By the mid-1890s, he was a star in his own right. In 1894, he produced and starred in Clyde Fitch's His Grace de Grammont; the same year, he performed in his brother's translation of Victor Hugo's Le roi s'amuse. In 1895 in Chicago, he succeeded as Hamlet. From 1895, he was associated with the troupe of Joseph Jefferson.

He excelled in Shakespearean roles, including Shylock, Hamlet, Richard III and Romeo, and his Colonel Phillipe Brideau in The Honor of the Family was considered one of the greatest comedic performances of the first quarter of the 20th century. Skinner's signature role was as Hajj the beggar in Kismet (1911) on Broadway, and he continued playing it on stage for twenty years, recreating his performance both in the 1920 and 1930 film versions of the play.

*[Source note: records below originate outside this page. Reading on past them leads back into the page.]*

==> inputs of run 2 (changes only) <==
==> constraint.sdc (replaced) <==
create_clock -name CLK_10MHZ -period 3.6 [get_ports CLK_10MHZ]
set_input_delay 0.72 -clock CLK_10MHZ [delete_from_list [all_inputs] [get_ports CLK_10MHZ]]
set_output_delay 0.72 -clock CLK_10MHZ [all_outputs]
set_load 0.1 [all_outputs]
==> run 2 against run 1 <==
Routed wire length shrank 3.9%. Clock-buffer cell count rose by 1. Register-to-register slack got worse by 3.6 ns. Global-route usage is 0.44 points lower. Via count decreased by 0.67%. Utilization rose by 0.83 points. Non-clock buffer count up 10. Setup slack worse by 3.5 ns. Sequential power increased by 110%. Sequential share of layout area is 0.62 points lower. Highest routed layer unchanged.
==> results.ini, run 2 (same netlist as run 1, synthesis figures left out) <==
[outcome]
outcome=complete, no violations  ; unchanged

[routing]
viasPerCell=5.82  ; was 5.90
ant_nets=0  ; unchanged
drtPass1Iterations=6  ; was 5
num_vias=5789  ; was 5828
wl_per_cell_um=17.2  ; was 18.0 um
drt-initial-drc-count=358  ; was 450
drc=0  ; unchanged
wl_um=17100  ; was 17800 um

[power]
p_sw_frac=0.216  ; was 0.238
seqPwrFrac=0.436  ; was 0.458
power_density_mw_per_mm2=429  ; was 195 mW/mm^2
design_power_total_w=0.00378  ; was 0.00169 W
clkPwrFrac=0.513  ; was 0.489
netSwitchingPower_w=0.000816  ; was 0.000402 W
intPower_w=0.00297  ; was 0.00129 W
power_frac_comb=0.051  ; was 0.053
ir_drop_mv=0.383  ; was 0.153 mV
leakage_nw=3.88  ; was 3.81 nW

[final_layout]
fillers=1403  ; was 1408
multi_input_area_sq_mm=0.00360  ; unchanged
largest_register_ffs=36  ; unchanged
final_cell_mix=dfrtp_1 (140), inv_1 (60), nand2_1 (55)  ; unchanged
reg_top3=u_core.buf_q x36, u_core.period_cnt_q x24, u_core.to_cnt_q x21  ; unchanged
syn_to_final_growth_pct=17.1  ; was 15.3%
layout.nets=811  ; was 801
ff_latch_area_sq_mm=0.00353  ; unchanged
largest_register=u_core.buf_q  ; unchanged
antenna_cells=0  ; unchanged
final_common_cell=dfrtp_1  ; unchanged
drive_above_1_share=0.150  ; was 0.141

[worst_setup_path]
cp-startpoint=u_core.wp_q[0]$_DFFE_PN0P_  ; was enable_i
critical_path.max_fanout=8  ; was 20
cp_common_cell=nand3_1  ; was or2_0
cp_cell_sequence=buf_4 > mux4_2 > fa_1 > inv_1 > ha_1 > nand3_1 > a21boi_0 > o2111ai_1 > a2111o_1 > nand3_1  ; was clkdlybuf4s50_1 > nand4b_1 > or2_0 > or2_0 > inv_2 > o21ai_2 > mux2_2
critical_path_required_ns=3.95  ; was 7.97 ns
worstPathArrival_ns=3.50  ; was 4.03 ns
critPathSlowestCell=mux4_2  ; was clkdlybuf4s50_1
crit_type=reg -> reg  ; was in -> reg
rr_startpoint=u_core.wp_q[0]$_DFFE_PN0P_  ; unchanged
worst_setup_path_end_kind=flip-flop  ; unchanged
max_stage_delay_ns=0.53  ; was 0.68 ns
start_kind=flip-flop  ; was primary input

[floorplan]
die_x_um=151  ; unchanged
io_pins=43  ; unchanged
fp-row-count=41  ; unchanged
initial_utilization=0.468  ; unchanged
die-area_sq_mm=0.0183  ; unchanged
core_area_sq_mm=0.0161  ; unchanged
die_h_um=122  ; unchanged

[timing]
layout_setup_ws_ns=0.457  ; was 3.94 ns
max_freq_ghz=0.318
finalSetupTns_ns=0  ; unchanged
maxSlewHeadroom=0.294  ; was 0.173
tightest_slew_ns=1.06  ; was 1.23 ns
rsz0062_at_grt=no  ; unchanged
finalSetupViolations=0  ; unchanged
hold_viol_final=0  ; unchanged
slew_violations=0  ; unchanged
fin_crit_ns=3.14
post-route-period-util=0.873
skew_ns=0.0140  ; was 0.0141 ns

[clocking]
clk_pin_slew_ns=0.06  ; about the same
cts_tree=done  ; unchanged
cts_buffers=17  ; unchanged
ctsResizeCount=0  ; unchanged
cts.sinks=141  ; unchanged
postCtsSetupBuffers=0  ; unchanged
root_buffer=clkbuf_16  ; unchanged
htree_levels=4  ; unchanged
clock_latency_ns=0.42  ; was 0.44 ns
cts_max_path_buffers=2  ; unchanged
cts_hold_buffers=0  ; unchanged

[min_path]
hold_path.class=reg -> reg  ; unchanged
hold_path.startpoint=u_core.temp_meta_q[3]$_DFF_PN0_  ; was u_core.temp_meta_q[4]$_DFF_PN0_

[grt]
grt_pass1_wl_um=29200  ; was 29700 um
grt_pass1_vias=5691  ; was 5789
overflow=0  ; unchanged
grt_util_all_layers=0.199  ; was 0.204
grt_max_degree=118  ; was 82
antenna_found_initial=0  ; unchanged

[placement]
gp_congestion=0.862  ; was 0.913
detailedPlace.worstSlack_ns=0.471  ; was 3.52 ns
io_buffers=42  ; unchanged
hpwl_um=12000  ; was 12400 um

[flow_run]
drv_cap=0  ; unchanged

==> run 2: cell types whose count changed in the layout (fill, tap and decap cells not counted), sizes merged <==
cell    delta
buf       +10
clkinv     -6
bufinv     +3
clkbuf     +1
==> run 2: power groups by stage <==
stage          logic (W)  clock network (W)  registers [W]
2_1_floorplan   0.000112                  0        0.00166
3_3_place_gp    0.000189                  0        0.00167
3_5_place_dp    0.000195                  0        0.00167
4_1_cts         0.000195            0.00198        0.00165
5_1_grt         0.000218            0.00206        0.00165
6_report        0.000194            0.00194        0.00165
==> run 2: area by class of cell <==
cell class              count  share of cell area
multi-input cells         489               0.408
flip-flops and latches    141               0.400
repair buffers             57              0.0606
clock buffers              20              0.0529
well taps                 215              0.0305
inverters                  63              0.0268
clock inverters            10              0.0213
`config.mk`:
```
export PLATFORM = sky130hd
export DESIGN_NAME = line_fill_wb_engine_flat
export DESIGN_NICKNAME = d
export VERILOG_FILES = /design/src/rtl/line_fill_wb_engine_pkg.sv /design/src/rtl/line_fill_wb_engine_if.sv /design/src/rtl/line_fill_wb_engine_counter.sv /design/src/rtl/line_fill_wb_engine.sv /design/src/flat_wrapper.sv
export SDC_FILE = /design/constraint.sdc
export NUM_CORES = 1
export LEC_CHECK = 0
export CORE_ASPECT_RATIO = 0.5
export CORE_MARGIN = 5
export CORE_UTILIZATION = 39
export CTS_CLUSTER_SIZE = 24
export DETAILED_ROUTE_END_ITERATION = 16
export GPL_TIMING_DRIVEN = 0
export PLACE_DENSITY_LB_ADDON = 0.05
export SETUP_SLACK_MARGIN = 0.02
export SLEW_MARGIN = 20
export SYNTH_ARGS = -nofsm -noshare
export SYNTH_HDL_FRONTEND = slang
export SYNTH_SLANG_ARGS = --single-unit
```
`constraint.sdc`:
```
create_clock -name clk -period 2.25 [get_ports clk]
set_input_delay 0.225 -clock clk [delete_from_list [all_inputs] [get_ports clk]]
set_output_delay 0.225 -clock clk [all_outputs]
set_load 0.01 [all_outputs]
```
**src/rtl/car_lane_driver_if.sv**
```systemverilog
// car_lane_driver_if
//   Groups the road-control inputs and the per-lane position outputs of
//   car_lane_driver. The clock and reset are kept as plain module ports.
//   Signals:
//     RUN        game controller -> driver : 1 = cars move, 0 = road frozen
//     level      game controller -> driver : difficulty 0..3
//     car_x1..8  driver -> consumer        : registered lane x positions
//     car_step   driver -> consumer        : bit k-1 pulses when lane k moves
//   Modports:
//     master : the game controller / collision stage side
//     slave  : the lane driver itself
interface car_lane_driver_if;
  logic       RUN;
  logic [1:0] level;
  logic [9:0] car_x1;
  logic [9:0] car_x2;
  logic [9:0] car_x3;
  logic [9:0] car_x4;
  logic [9:0] car_x5;
  logic [9:0] car_x6;
  logic [9:0] car_x7;
  logic [9:0] car_x8;
  logic [7:0] car_step;

  modport master (
    output RUN, level,
    input  car_x1, car_x2, car_x3, car_x4,
    input  car_x5, car_x6, car_x7, car_x8,
    input  car_step
  );

  modport slave (
    input  RUN, level,
    output car_x1, car_x2, car_x3, car_x4,
    output car_x5, car_x6, car_x7, car_x8,
    output car_step
  );
endinterface

```
**src/rtl/car_lane_driver.sv**
```systemverilog
// car_lane_driver
//   Generates the horizontal positions of the eight road cars. Every lane has
//   its own prescaler; when it reaches its terminal count the lane moves STEP
//   pixels (odd lanes right, even lanes left), wrapping modulo H_DISPLAY.
//   Lane period = (BASE_PERIOD * M_k) >> level with M = {1,2,3,4,1,2,3,4}.
//   Ports:
//     CLK  in  system clock
//     RST  in  synchronous reset, active-high
//     bus  car_lane_driver_if.slave (RUN, level in; car_x1..8, car_step out)
//   All outputs are registered; there is no input-to-output combinational path.
module car_lane_driver #(
  parameter int H_DISPLAY    = 640,
  parameter int STEP         = 4,
  parameter int BASE_PERIOD  = 400000,
  parameter int INIT_SPACING = 80
) (
  input  logic               CLK,
  input  logic               RST,
  car_lane_driver_if.slave   bus
);

  localparam int          NUM_LANES = 8;
  localparam logic [31:0] BASE_W    = 32'(BASE_PERIOD);
  localparam logic [10:0] H_W       = 11'(H_DISPLAY);
  localparam logic [10:0] STEP_W    = 11'(STEP);

  logic [9:0]  pos_q    [NUM_LANES];
  logic [31:0] cnt_q    [NUM_LANES];
  logic [7:0]  step_q;

  logic [31:0] limit    [NUM_LANES];
  logic [9:0]  next_pos [NUM_LANES];
  logic [7:0]  hit;

  // Terminal counts, next positions and terminal-count hits, all from the
  // live level so a level change takes effect on the very next edge.
  always_comb begin
    logic [31:0] period;
    logic [10:0] x_ext;
    logic [10:0] sum;
    period = '0;
    x_ext  = '0;
    sum    = '0;
    hit    = '0;
    for (int k = 0; k < NUM_LANES; k++) begin
      limit[k]    = '0;
      next_pos[k] = '0;
    end

    for (int k = 0; k < NUM_LANES; k++) begin
      period = (BASE_W * 32'((k % 4) + 1)) >> bus.level;
      // A shifted-to-zero period would underflow; treat it as "step every edge".
      limit[k] = (period == '0) ? '0 : period - 32'd1;
      // >= so that a level increase past the current count steps immediately.
      hit[k]   = (cnt_q[k] >= limit[k]);

      x_ext = {1'b0, pos_q[k]};
      if ((k % 2) == 0) begin
        sum         = x_ext + STEP_W;
        next_pos[k] = 10'((sum >= H_W) ? sum - H_W : sum);
      end else begin
        next_pos[k] = 10'((x_ext < STEP_W) ? x_ext + H_W - STEP_W
                                           : x_ext - STEP_W);
      end
    end
  end

  always_ff @(posedge CLK) begin
    if (RST) begin
      for (int k = 0; k < NUM_LANES; k++) begin
        pos_q[k] <= 10'(k * INIT_SPACING);
        cnt_q[k] <= '0;
      end
      step_q <= '0;
    end else if (!bus.RUN) begin
      step_q <= '0;
    end else begin
      for (int k = 0; k < NUM_LANES; k++) begin
        if (hit[k]) begin
          cnt_q[k] <= '0;
          pos_q[k] <= next_pos[k];
        end else begin
          cnt_q[k] <= cnt_q[k] + 32'd1;
        end
      end
      step_q <= hit;
    end
  end

  assign bus.car_x1   = pos_q[0];
  assign bus.car_x2   = pos_q[1];
  assign bus.car_x3   = pos_q[2];
  assign bus.car_x4   = pos_q[3];
  assign bus.car_x5   = pos_q[4];
  assign bus.car_x6   = pos_q[5];
  assign bus.car_x7   = pos_q[6];
  assign bus.car_x8   = pos_q[7];
  assign bus.car_step = step_q;

endmodule

```
**src/flat_wrapper.sv**
```systemverilog
// flat-port wrapper written by rule: the top's interface ports become plain ports
module car_lane_driver_flat 
#(
  parameter int H_DISPLAY    = 640,
  parameter int STEP         = 4,
  parameter int BASE_PERIOD  = 400000,
  parameter int INIT_SPACING = 80
)
  (CLK, RST, bus_RUN, bus_level, bus_car_x1, bus_car_x2, bus_car_x3, bus_car_x4, bus_car_x5, bus_car_x6, bus_car_x7, bus_car_x8, bus_car_step);
  car_lane_driver_if bus_i ();
  input  logic CLK;
  input  logic RST;
  input wire logic [$bits(bus_i.RUN)-1:0] bus_RUN;
  input wire logic [$bits(bus_i.level)-1:0] bus_level;
  output wire logic [$bits(bus_i.car_x1)-1:0] bus_car_x1;
  output wire logic [$bits(bus_i.car_x2)-1:0] bus_car_x2;
  output wire logic [$bits(bus_i.car_x3)-1:0] bus_car_x3;
  output wire logic [$bits(bus_i.car_x4)-1:0] bus_car_x4;
  output wire logic [$bits(bus_i.car_x5)-1:0] bus_car_x5;
  output wire logic [$bits(bus_i.car_x6)-1:0] bus_car_x6;
  output wire logic [$bits(bus_i.car_x7)-1:0] bus_car_x7;
  output wire logic [$bits(bus_i.car_x8)-1:0] bus_car_x8;
  output wire logic [$bits(bus_i.car_step)-1:0] bus_car_step;
  assign bus_i.RUN = bus_RUN;
  assign bus_i.level = bus_level;
  assign bus_car_x1 = bus_i.car_x1;
  assign bus_car_x2 = bus_i.car_x2;
  assign bus_car_x3 = bus_i.car_x3;
  assign bus_car_x4 = bus_i.car_x4;
  assign bus_car_x5 = bus_i.car_x5;
  assign bus_car_x6 = bus_i.car_x6;
  assign bus_car_x7 = bus_i.car_x7;
  assign bus_car_x8 = bus_i.car_x8;
  assign bus_car_step = bus_i.car_step;
  car_lane_driver #(.H_DISPLAY(H_DISPLAY), .STEP(STEP), .BASE_PERIOD(BASE_PERIOD), .INIT_SPACING(INIT_SPACING)) u_core (.CLK(CLK), .RST(RST), .bus(bus_i));
endmodule
```
--- src/rtl/dpram_port_arbiter.sv ---
// Two-requester arbiter for one synchronous dpram port: round-robin between
// fetch (r0) and load/store (r1), with a bounded read-modify-write lock for r1.
module dpram_port_arbiter #(
    parameter int unsigned N        = 16,
    parameter int unsigned DW       = 32,
    parameter int unsigned AW       = $clog2(N),
    parameter int unsigned LOCK_MAX = 8
) (
    input  logic          clk,
    input  logic          rst,
    input  logic          r0_req,
    input  logic          r0_we,
    input  logic [AW-1:0] r0_addr,
    input  logic [DW-1:0] r0_wdata,
    output logic          r0_gnt,
    output logic          r0_rvalid,
    output logic [DW-1:0] r0_rdata,
    input  logic          r1_req,
    input  logic          r1_we,
    input  logic          r1_lock,
    input  logic [AW-1:0] r1_addr,
    input  logic [DW-1:0] r1_wdata,
    output logic          r1_gnt,
    output logic          r1_rvalid,
    output logic [DW-1:0] r1_rdata,
    output logic          lock_abort,
    output logic          mem_en,
    output logic          mem_wen,
    output logic [AW-1:0] mem_addr,
    output logic [DW-1:0] mem_din,
    input  logic [DW-1:0] mem_dout
);

    localparam int unsigned CW = (LOCK_MAX > 2) ? $clog2(LOCK_MAX) : 1;

    typedef enum logic {
        IDLE  = 1'b0,
        LOCK1 = 1'b1
    } state_t;

    state_t        state_q, state_d;
    logic          prio_q, prio_d;
    logic [CW-1:0] cnt_q, cnt_d;
    logic          abort_q, abort_d;
    logic          rd_pend_q, rd_owner_q;
    logic          timeout;

    // State register, lock counter and read-response tracking
    always_ff @(posedge clk) begin
        if (rst) begin
            state_q    <= IDLE;
            prio_q     <= 1'b0;
            cnt_q      <= '0;
            abort_q    <= 1'b0;
            rd_pend_q  <= 1'b0;
            rd_owner_q <= 1'b0;
        end else begin
            state_q    <= state_d;
            prio_q     <= prio_d;
            cnt_q      <= cnt_d;
            abort_q    <= abort_d;
            rd_pend_q  <= (r0_gnt & ~r0_we) | (r1_gnt & ~r1_we);
            rd_owner_q <= r1_gnt;
        end
    end

    // Arbitration, lock entry/exit and priority update
    always_comb begin
        state_d = state_q;
        prio_d  = prio_q;
        cnt_d   = cnt_q;
        abort_d = 1'b0;
        r0_gnt  = 1'b0;
        r1_gnt  = 1'b0;
        timeout = (state_q == LOCK1) && (cnt_q == CW'(LOCK_MAX - 1));
        if (!rst) begin
            case (state_q)
                IDLE: begin
                    if (r0_req && r1_req) begin
                        r0_gnt = ~prio_q;
                        r1_gnt = prio_q;
                    end else begin
                        r0_gnt = r0_req;
                        r1_gnt = r1_req;
                    end
                    if (r0_gnt) begin
                        prio_d = 1'b1;
                    end else if (r1_gnt) begin
                        prio_d = 1'b0;
                    end
                    cnt_d = '0;
                    if (r1_gnt && r1_lock) begin
                        state_d = LOCK1;
                    end
                end
                LOCK1: begin
                    r1_gnt = r1_req;
                    cnt_d  = cnt_q + CW'(1);
                    if (timeout) begin
                        // Forced release; any r1 access granted now still completes
                        state_d = IDLE;
                        prio_d  = 1'b0;
                        abort_d = 1'b1;
                        cnt_d   = '0;
                    end else if ((r1_gnt && !r1_lock) || (!r1_req && !r1_lock)) begin
                        state_d = IDLE;
                        cnt_d   = '0;
                    end
                end
                default: begin
                    state_d = IDLE;
                end
            endcase
        end
    end

    // Memory port driven from whichever requester holds the grant
    always_comb begin
        mem_en   = r0_gnt | r1_gnt;
        mem_wen  = 1'b0;
        mem_addr = '0;
        mem_din  = '0;
        if (r0_gnt) begin
            mem_wen  = r0_we;
            mem_addr = r0_addr;
            mem_din  = r0_wdata;
        end else if (r1_gnt) begin
            mem_wen  = r1_we;
            mem_addr = r1_addr;
            mem_din  = r1_wdata;
        end
    end

    // Responses are suppressed while reset is held so a read granted just
    // before reset never reports valid data
    assign r0_rvalid  = rd_pend_q & ~rd_owner_q & ~rst;
    assign r1_rvalid  = rd_pend_q & rd_owner_q & ~rst;
    assign lock_abort = abort_q & ~rst;
    assign r0_rdata   = mem_dout;
    assign r1_rdata   = mem_dout;

endmodule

His later roles included Tony Comaradino in Booth Tarkington's Mister Antonic (1917), Albert Mott in Humpty Dumpty (1918), Juan Gallardo in Blood and Sand (1921), the title role in Sancho Panza in Melchior Lengyel's adaptation of Don Quixote (featuring Lucille Kahn in a supporting role), Sir John Falstaff in both Henry IV, part 1 (1926) and The Merry Wives of Windsor (1928), and Shylock opposite the Portia of Maude Adams (1931–32) in The Merchant of Venice.

Skinner was a successful writer whose books included Footlights and Spotlights and Mad Folk of the Theatre. In 1902, he turned Mary Hartwell Catherwood's novel Lazarre (1901) into a successful stage play.

Skinner's daughter Cornelia Otis Skinner, who became an actress and writer, was born in 1899. Otis Skinner was portrayed onscreen by Charlie Ruggles in the film version of Cornelia's book Our Hearts Were Young and Gay.

He was a devout Episcopalian and a member of the Episcopal Actors Guild.

==Death==
On January 4, 1942, Skinner died at his home in New York City, nearly a month after he had fallen ill while attending a benefit performance of The Wookey at the Plymouth Theatre, now the Gerald Schoenfeld Theatre. He had last appeared on stage in 1935, reciting the Forward in a revival of George M. Cohan's Seven Keys to Baldpate. Actress Maud Durbin, his wife for over forty years, died on Christmas Day in 1936.